Oireachtas Joint and Select Committees
Wednesday, 22 October 2025
Joint Oireachtas Committee on Education and Youth
Curriculum Reform at Senior Cycle: Discussion (Resumed)
2:00 am
Mr. Humphrey Jones:
To echo Mr. Christie's point, there is a lot to learn from the junior cycle. The last time I was in this forum, I spoke about how we need to learn a lot of lessons from the junior cycle and the quality of the curriculum that was produced there. Gladly, we have seen some improvements in the model that the NCCA has used. We saw something similar to this in the case of agricultural science, a leaving certificate science subject that was reformed in 2018 and first assessed in 2020. It introduced a similar experimental project to what is being proposed in biology, chemistry and physics.

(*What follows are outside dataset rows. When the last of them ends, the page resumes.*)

==> run a: inputs <==
==> flow/design.v (excerpt) <==
module Circle_Area_Calculator(clk, rst, radius, area);
  input wire clk, rst;
  input wire [31:0] radius;
  output reg [31:0] area;
  wire [31:0] Square_radius, Result;
  parameter Pi = 32'b01000000010010010000111111010000;
  FloatMultiplier_rounding FM0(.Multiplicand(radius), .Multiplier(radius), .Result(Square_radius));
  FloatMultiplier_rounding FM1(.Multiplicand(Square_radius), .Multiplier(Pi), .Result(Result));
  always @(posedge clk) begin
	if(rst) begin
		area[31:0] <= 1'b0;
	end else begin
		area[31:0] <= Result[31:0];
	end
  end
endmodule
export LEC_CHECK = 0
export ABC_AREA = 0
export CAP_MARGIN = 30
export CELL_PAD_IN_SITES_DETAIL_PLACEMENT = 1
export CELL_PAD_IN_SITES_GLOBAL_PLACEMENT = 2
export CORE_ASPECT_RATIO = 0.79
export CORE_MARGIN = 2
export CORE_UTILIZATION = 27
export CTS_CLUSTER_DIAMETER = 74
export CTS_CLUSTER_SIZE = 14
export GPL_TIMING_DRIVEN = 0
export HOLD_SLACK_MARGIN = 0.07
export MAX_ROUTING_LAYER = met4
export MIN_ROUTING_LAYER = met2
export PLACE_DENSITY_LB_ADDON = 0.09
export SETUP_SLACK_MARGIN = -0.45
export SLEW_MARGIN = 15
create_clock -name core_clock -period 38.0 [get_ports {clk}]
run.sh (not shown) runs the stock make flow with config.mk's settings and CLKGATE_MAP_FILE=.
==> inputs of run b, as changes to run a <==
--- a/flow/config.mk
+++ b/flow/config.mk
@@ -12,12 +12,9 @@
 export CORE_ASPECT_RATIO = 0.79
 export CORE_MARGIN = 2
 export CORE_UTILIZATION = 27
-export CTS_CLUSTER_DIAMETER = 74
-export CTS_CLUSTER_SIZE = 14
+export CTS_CLUSTER_SIZE = 82
 export GPL_TIMING_DRIVEN = 0
 export HOLD_SLACK_MARGIN = 0.07
-export MAX_ROUTING_LAYER = met4
-export MIN_ROUTING_LAYER = met2
-export PLACE_DENSITY_LB_ADDON = 0.09
+export PLACE_DENSITY_LB_ADDON = 0.11
 export SETUP_SLACK_MARGIN = -0.45
 export SLEW_MARGIN = 15
==> flow/constraint.sdc (replaced) <==
create_clock -name core_clock -period 20.2 [get_ports {clk}]
set_input_delay 4.0400 -clock core_clock [delete_from_list [all_inputs] [get_ports {clk}]]
set_output_delay 4.0400 -clock core_clock [all_outputs]
set_load 0.01 [all_outputs]
==> summary of the runs <==
Run a ran to the end with no violations. Run b finished but fails on setup timing. Of run b and run a, run b has the higher critical path depth (gap 7). Count of clock-buffer cells in the layout is the same in run b and run a. In flip-flop count, run b and run a do not differ. Against run b, the cell count of run a is smaller by 1.9%. Between run a and run b, the lower global-route usage is in run b (gap 12 points). In run a the cell area is smaller than in run b, by about 8%.
==> figures <==
item                                                                       run a                       run b
Drt pass-1 iters                                                               6                           7
Final setup slack of the worst path                                      1.78 ns                    -7.33 ns
Final Instance Area                                                   35700 um^2                  38800 um^2
Global-route met1 utilization                                                 0%                       33.4%
Clock transition at the registers of the reported paths                  0.05 ns                     0.06 ns
Setup-violating endpoint count in the final report                             0                          31
Result of the run                                        complete, no violations  complete, but fails checks
Reasons for failing layout checks                                              -                setup timing
CP endpoint                                                  area[30]$_SDFF_PP0_         area[28]$_SDFF_PP0_
Setup slack after placement                                             -1.20 ns                   -12.09 ns
Filler-free cell count of the finished design                               6050                        6165
DP HPWL                                                                   110 mm                      111 mm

In the four years after it was introduced, from 2020 to 2024, we saw a 24% decrease in the number of students studying that subject. It went from about 8,000 to just under 6,000. It would be a significant worry if the number of students studying senior cycle science were to reduce to the same extent. We are not talking about 8,000 projects; we are talking about over 55,000 of these experimental projects having to be resourced and carried out in our schools every single year. If the number of students studying science drops by 10%, it will put a big dent in the Government's STEM education policy and the targets it has set for students studying STEM subjects.